This week a leak to the dark web included the passwords of thousands if not millions of Twitter users. Through our first report on this leak, LeakedSource suggests that the bulk of the users affected by this data breach were and are in Russia. It was also reported earlier this week that it was not Twitter itself that was hacked, but a vast number of users that, via malware, were being monitored and, as they used Twitter, their Twitter passwords were recorded.
This morning Twitter both confirmed and denied allegations. Twitter confirmed that there was indeed a batch of Twitter @names and passwords leaked to the web “over the past days and weeks.”
Twitter denied any allegations that they themselves had been hacked. “We have investigated reports of Twitter usernames/passwords on the dark web,” said Twitter Trust & Info Security Officer Michael Coates, “and we’re confident that our systems have not been breached.”
“We securely store all passwords w/ bcrypt,” Coates continued. “We are working with @leakedsource to obtain this info & take additional steps to protect users.”
The strength of your password is irrelevant.
While it is important to have a strong password, that alone will not always save you. In this situation it was malware affecting browsers – they’d downloaded malware and passwords were lifted from their browser. As LeakedSource suggests, “Remember that Twitter probably doesn’t store the passwords in plaintext, Chrome and Firefox did.”
This wasn’t Twitter’s fault.
Twitter wasn’t hacked.
While the most vast number of emails in the database of hacked users was @mail.ru with over 5-million entries, the next three were .com addresses: @yahoo with 4.7 million, @hotmail with 4.5 million, and @gmail with 3.3 million.
This is the sort of thing that happens when your relative sees a webpage that says “you have a broken computer, call us to let us give you tech support” and does it.
This weekend – or maybe on Father’s Day, if that’s the next holiday you visit your family – warn them. Tell them to stop downloading things.

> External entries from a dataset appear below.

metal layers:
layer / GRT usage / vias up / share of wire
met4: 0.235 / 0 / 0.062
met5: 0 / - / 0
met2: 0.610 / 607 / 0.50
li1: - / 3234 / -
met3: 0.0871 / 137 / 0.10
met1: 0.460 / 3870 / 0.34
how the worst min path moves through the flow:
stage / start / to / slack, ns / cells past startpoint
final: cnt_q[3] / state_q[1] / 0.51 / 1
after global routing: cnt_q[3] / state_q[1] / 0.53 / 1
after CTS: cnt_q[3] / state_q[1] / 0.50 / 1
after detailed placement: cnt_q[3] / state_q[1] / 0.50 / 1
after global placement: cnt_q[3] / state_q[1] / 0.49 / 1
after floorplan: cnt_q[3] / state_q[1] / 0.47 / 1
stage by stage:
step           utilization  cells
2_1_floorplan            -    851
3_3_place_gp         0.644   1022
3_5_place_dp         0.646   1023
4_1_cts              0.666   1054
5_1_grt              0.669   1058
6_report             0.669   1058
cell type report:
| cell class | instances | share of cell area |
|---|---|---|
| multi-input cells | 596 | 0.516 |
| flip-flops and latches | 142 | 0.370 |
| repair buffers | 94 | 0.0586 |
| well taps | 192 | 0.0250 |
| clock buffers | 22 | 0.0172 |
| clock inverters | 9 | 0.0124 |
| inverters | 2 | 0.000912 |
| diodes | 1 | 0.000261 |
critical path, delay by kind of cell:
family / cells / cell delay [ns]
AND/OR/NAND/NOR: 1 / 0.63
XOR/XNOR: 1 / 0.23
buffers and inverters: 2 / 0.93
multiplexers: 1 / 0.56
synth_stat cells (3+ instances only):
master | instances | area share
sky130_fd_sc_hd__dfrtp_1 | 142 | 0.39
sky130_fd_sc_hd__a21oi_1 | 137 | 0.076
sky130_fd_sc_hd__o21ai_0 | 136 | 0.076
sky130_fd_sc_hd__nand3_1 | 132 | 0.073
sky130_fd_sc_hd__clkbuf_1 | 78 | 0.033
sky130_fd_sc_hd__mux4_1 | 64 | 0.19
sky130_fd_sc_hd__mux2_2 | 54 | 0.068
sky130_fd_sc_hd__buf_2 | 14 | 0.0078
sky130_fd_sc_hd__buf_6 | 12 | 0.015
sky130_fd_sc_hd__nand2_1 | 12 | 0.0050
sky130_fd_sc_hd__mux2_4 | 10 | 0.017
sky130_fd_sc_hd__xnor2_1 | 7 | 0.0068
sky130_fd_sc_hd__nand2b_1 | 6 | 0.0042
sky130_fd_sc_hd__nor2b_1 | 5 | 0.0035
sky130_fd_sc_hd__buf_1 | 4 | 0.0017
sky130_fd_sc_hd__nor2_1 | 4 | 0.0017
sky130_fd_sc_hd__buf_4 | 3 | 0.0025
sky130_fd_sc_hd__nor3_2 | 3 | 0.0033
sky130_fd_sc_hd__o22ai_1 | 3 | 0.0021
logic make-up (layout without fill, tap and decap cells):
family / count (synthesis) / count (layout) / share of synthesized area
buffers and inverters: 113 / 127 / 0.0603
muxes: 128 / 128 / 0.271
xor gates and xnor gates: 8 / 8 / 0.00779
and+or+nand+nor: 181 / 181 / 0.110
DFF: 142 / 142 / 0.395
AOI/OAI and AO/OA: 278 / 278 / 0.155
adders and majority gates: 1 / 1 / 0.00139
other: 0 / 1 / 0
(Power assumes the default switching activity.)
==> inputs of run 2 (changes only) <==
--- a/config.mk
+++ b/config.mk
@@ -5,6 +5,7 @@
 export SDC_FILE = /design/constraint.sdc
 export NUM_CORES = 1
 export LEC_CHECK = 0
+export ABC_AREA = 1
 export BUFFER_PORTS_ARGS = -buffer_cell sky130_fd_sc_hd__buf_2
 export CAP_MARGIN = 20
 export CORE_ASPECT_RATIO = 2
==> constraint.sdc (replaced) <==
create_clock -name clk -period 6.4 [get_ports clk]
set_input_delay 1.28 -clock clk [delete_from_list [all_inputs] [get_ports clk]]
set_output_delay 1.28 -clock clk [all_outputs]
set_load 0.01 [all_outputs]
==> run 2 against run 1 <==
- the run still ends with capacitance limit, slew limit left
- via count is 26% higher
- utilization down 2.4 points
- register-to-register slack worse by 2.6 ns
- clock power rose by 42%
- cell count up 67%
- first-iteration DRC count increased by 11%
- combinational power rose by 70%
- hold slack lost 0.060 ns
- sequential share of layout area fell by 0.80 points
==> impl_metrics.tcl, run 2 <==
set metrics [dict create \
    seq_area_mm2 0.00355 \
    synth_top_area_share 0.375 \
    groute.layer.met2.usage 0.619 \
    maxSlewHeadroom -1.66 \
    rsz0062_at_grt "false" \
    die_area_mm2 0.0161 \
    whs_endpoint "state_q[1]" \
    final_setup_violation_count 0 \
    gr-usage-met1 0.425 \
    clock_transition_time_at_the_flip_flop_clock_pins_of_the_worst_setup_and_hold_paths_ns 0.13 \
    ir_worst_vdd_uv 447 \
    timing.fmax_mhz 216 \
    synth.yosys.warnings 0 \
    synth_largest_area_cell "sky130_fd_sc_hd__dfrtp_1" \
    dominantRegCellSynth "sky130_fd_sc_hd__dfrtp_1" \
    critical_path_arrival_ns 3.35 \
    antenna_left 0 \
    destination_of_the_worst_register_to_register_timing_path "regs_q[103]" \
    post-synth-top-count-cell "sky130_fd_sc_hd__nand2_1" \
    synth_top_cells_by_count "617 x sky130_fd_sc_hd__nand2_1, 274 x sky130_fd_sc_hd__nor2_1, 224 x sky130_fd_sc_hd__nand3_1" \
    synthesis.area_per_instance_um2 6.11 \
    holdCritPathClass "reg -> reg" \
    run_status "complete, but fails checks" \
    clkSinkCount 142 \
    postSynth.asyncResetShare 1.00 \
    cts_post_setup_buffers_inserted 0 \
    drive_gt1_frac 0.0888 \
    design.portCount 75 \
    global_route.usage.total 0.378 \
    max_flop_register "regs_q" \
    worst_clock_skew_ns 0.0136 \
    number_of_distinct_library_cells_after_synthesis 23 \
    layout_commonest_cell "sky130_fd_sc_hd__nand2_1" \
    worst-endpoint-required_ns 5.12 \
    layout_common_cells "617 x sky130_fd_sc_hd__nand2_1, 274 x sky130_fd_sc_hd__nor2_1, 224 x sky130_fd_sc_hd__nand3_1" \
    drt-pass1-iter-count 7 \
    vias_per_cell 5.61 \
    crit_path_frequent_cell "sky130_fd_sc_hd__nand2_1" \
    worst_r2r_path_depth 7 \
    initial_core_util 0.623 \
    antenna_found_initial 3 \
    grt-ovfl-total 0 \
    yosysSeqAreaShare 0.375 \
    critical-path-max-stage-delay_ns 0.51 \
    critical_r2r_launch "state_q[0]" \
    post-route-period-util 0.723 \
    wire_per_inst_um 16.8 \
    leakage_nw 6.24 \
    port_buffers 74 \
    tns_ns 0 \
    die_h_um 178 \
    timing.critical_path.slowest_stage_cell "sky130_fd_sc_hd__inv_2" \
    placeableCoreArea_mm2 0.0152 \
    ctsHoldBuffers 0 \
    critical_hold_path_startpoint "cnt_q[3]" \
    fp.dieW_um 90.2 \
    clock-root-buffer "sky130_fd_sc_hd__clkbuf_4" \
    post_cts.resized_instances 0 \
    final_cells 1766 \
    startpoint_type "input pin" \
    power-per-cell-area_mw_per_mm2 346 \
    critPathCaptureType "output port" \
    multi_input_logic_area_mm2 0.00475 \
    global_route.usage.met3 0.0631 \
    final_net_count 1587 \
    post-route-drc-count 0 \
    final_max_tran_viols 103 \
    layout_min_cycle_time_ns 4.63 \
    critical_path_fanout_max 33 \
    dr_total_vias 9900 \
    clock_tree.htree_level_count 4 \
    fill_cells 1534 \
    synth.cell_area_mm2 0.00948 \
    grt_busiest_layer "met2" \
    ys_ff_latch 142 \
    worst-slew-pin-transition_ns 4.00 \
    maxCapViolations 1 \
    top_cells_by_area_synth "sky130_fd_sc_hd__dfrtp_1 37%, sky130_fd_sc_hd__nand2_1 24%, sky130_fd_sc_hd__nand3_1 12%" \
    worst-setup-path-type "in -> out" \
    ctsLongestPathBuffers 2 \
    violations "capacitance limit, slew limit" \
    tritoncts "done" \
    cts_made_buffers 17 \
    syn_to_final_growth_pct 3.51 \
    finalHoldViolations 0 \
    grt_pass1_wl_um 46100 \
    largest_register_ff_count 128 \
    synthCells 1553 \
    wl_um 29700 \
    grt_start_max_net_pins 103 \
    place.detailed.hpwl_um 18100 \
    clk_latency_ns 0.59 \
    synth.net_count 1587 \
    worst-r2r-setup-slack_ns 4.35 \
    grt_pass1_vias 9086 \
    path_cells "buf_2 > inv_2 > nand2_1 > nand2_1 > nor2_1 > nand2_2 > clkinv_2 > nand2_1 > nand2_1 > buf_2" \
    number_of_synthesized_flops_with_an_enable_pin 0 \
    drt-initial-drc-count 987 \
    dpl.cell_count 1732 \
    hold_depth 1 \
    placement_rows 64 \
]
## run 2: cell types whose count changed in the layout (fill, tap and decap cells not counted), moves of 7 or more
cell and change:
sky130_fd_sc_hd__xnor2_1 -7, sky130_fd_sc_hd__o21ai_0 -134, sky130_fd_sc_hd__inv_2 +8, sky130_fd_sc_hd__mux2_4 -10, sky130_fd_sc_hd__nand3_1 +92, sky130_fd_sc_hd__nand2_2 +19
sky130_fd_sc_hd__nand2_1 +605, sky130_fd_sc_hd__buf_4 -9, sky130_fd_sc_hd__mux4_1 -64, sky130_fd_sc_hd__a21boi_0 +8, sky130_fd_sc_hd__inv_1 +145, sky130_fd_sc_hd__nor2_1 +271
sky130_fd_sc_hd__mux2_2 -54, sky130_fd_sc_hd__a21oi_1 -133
`config.mk`:
```
export PLATFORM = sky130hd
export DESIGN_NAME = restoring_divider
export DESIGN_NICKNAME = d
export VERILOG_FILES = /design/src/rtl/divider_pkg.sv /design/src/rtl/Subtractor_Nbit.sv /design/src/rtl/adder4_slice.sv /design/src/rtl/restoring_divider.sv
export SDC_FILE = /design/constraint.sdc
export NUM_CORES = 1
export LEC_CHECK = 0
export ABC_AREA = 1
export CORE_ASPECT_RATIO = 0.5
export CORE_MARGIN = 8
export CORE_UTILIZATION = 42
export CTS_CLUSTER_SIZE = 25
export DETAILED_ROUTE_END_ITERATION = 7
export DONT_BUFFER_PORTS = 1
export REMOVE_ABC_BUFFERS = 1
export SKIP_CTS_REPAIR_TIMING = 1
export SYNTH_ARGS = -nofsm -noshare
export SYNTH_HDL_FRONTEND = slang
export SYNTH_HIERARCHICAL = 1
export SYNTH_SLANG_ARGS = --single-unit
export TNS_END_PERCENT = 5
```
`constraint.sdc`:
```
create_clock -name clk -period 17.2 [get_ports clk]
set_clock_uncertainty 0.1 [all_clocks]
set_input_delay 3.44 -clock clk [delete_from_list [all_inputs] [get_ports clk]]
set_output_delay 3.44 -clock clk [all_outputs]
set_load 0.03 [all_outputs]
```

Tell them to stop downloading:
1. Email attachments.
2. Files outside of app stores.
4. Anything they’ve never seen before.
This does not apply to everyone. If you’re computer-savvy, you’ll probably fairly easily be able to figure out which files are going to have potential for malicious intent, and which are safe.
You are likely the exception to the rule.
But you know the friend or relative that’s going to accidentally download malicious software. You can see them in your mind’s eye right this minute. Warn them. Every time you see them.
And don’t think for a minute that a secure password is the only thing that can protect your computer – or a friend’s computer – from hackers.